— EXERCISE DATA —

════

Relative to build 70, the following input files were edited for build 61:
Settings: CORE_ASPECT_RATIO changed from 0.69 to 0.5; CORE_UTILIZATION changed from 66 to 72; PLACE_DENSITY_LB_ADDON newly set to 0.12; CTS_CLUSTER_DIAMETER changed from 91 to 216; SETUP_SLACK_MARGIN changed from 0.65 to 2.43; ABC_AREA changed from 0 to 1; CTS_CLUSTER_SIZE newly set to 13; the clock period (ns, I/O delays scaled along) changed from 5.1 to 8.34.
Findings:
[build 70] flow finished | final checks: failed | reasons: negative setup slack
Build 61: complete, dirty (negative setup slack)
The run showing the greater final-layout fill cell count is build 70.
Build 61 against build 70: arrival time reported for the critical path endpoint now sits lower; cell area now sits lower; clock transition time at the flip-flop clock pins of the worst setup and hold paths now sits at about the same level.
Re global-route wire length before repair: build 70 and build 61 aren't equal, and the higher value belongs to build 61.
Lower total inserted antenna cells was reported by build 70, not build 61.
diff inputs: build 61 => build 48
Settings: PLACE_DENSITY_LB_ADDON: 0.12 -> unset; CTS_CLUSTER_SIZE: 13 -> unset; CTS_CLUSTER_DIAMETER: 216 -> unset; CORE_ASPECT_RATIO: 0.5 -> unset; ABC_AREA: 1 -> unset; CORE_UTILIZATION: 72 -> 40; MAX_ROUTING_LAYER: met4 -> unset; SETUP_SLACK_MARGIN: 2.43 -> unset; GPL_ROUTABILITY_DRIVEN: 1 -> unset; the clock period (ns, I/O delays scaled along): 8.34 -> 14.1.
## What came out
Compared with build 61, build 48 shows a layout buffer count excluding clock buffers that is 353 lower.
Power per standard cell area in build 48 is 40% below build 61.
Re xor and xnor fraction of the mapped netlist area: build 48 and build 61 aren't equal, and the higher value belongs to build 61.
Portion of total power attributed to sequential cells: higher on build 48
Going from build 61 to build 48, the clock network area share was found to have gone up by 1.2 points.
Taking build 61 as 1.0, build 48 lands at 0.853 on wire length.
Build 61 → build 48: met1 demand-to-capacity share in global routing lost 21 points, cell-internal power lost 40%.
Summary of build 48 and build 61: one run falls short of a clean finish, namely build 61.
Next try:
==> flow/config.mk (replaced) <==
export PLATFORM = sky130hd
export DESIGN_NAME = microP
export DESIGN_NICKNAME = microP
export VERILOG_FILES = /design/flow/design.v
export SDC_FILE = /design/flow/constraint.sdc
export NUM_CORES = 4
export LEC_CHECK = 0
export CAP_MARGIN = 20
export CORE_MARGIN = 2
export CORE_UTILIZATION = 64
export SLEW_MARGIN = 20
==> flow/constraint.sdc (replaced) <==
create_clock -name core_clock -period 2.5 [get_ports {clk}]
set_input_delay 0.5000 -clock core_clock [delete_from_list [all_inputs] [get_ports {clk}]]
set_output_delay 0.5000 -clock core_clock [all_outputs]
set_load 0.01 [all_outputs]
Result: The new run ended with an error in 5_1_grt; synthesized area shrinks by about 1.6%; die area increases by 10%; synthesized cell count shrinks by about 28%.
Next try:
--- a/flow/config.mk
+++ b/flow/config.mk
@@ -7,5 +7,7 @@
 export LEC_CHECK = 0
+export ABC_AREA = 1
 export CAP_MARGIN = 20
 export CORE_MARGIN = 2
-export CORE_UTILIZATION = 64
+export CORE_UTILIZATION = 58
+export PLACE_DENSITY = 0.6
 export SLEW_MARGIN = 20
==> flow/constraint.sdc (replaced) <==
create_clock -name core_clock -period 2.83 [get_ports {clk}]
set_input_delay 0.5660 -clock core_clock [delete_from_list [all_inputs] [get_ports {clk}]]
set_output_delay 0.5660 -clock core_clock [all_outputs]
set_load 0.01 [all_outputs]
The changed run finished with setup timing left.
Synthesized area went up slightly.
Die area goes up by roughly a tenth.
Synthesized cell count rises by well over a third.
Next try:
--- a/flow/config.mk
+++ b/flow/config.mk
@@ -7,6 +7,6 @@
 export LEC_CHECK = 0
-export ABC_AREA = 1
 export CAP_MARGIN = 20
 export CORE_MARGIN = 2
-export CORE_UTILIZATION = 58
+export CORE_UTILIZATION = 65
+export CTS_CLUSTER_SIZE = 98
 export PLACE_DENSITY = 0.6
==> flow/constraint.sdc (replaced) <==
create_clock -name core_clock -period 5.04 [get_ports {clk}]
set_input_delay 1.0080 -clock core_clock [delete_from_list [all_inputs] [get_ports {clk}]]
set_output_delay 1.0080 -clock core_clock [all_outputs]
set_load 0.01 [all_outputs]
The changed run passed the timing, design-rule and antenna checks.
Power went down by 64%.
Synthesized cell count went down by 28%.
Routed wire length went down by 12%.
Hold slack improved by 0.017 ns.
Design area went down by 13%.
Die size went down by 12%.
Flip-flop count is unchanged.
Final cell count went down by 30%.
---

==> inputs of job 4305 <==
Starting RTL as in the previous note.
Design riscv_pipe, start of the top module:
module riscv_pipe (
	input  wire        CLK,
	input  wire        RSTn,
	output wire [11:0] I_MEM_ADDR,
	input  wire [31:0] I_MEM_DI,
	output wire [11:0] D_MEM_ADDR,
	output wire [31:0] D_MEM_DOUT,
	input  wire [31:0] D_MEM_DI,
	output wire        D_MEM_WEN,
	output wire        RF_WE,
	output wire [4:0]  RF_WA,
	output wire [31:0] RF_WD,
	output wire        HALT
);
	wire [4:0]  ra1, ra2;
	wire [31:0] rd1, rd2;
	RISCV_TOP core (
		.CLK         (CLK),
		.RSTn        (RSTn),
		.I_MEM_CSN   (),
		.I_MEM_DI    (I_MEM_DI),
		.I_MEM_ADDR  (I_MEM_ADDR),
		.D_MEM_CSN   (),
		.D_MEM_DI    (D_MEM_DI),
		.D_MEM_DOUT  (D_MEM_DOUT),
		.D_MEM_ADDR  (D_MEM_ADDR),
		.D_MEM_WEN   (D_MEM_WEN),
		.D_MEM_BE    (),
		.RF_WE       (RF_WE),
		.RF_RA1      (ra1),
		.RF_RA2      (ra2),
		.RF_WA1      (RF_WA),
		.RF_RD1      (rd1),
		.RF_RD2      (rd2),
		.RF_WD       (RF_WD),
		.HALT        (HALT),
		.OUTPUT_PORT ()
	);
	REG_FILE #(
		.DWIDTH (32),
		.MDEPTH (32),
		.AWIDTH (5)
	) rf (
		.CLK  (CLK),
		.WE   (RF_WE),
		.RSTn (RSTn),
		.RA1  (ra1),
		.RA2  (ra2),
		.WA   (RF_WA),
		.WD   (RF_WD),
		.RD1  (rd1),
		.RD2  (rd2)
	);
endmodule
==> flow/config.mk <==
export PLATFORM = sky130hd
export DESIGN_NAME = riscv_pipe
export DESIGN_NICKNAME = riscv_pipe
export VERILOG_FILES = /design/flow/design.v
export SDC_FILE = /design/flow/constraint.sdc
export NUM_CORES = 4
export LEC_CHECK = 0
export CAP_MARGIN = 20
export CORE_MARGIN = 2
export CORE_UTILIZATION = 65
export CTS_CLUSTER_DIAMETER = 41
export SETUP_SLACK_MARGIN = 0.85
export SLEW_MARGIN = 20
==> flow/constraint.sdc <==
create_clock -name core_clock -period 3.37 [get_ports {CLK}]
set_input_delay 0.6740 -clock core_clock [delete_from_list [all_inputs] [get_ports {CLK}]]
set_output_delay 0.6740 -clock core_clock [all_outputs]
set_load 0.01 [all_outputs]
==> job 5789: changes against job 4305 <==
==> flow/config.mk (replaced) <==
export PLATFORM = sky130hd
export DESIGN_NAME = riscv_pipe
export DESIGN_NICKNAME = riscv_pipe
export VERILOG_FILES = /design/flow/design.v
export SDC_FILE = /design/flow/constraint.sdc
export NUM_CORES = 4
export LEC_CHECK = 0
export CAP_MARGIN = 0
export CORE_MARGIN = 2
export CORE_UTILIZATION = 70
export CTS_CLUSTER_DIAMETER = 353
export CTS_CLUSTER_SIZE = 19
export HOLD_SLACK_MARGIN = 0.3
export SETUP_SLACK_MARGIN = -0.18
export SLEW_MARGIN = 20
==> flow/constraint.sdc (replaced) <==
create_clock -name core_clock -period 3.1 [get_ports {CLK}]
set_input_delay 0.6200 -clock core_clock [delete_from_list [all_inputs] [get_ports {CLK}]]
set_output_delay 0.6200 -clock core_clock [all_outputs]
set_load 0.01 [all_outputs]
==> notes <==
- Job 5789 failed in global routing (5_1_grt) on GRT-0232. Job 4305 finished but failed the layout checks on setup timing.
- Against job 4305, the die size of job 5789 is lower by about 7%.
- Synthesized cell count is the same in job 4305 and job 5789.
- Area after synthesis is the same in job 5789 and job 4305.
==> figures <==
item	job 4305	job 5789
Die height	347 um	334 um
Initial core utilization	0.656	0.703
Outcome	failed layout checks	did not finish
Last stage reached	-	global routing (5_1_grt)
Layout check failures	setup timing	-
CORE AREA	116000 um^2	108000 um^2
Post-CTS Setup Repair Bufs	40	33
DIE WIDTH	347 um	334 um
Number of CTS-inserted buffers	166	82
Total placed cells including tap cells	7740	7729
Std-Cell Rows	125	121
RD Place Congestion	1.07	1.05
==> inputs of raven <==
==> flow/design.v <==
`timescale 1ns/1ps
module axi_fifo #(
    parameter WIDTH     = 32,
    parameter DEPTH     = 16,
    parameter PTR_WIDTH = 4    
)(
    input  logic             clk,
    input  logic             resetn, 
    input  logic             push,
    input  logic [WIDTH-1:0] fifo_wdata,
    input  logic             pop,
    output wire  [WIDTH-1:0] fifo_rdata,
    output wire              fifo_full,
    output wire              fifo_empty
);
logic [WIDTH-1:0]   mem [DEPTH-1:0];
logic [PTR_WIDTH:0] wptr;
logic [PTR_WIDTH:0] rptr;
wire [PTR_WIDTH:0] fill_level;
wire               wrap;
always @(posedge clk) begin
    if (push && (!fifo_full)) begin
        mem[wptr[PTR_WIDTH-1:0]] <= fifo_wdata;
    end
end
always @(posedge clk or negedge resetn) begin
    if (!resetn) begin
        wptr <= {PTR_WIDTH+1{1'b0}};
    end else if (push && (!fifo_full)) begin
        wptr <= wptr + {{(PTR_WIDTH){1'b0}}, 1'b1};
    end
end
always @(posedge clk or negedge resetn) begin
    if (!resetn) begin
        rptr <= {PTR_WIDTH+1{1'b0}};
    end else if (pop && (!fifo_empty)) begin
        rptr <= rptr + {{(PTR_WIDTH){1'b0}}, 1'b1};
    end
end
assign wrap = wptr[PTR_WIDTH] ^ rptr[PTR_WIDTH];
assign fill_level = {wrap, wptr[PTR_WIDTH-1:0]} - {1'b0, rptr[PTR_WIDTH-1:0]};
assign fifo_full = (fill_level == DEPTH);
assign fifo_empty = (fill_level == {PTR_WIDTH+1{1'b0}});
assign fifo_rdata = mem[rptr[PTR_WIDTH-1:0]];
endmodule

════

— ABOUT THIS EXERCISE —
Output the lines above exactly, but only those between the line holding "The run showing" and the line holding "Lower total inserted", inclusive.

— SOLUTION —
The run showing the greater final-layout fill cell count is build 70.
Build 61 against build 70: arrival time reported for the critical path endpoint now sits lower; cell area now sits lower; clock transition time at the flip-flop clock pins of the worst setup and hold paths now sits at about the same level.
Re global-route wire length before repair: build 70 and build 61 aren't equal, and the higher value belongs to build 61.
Lower total inserted antenna cells was reported by build 70, not build 61.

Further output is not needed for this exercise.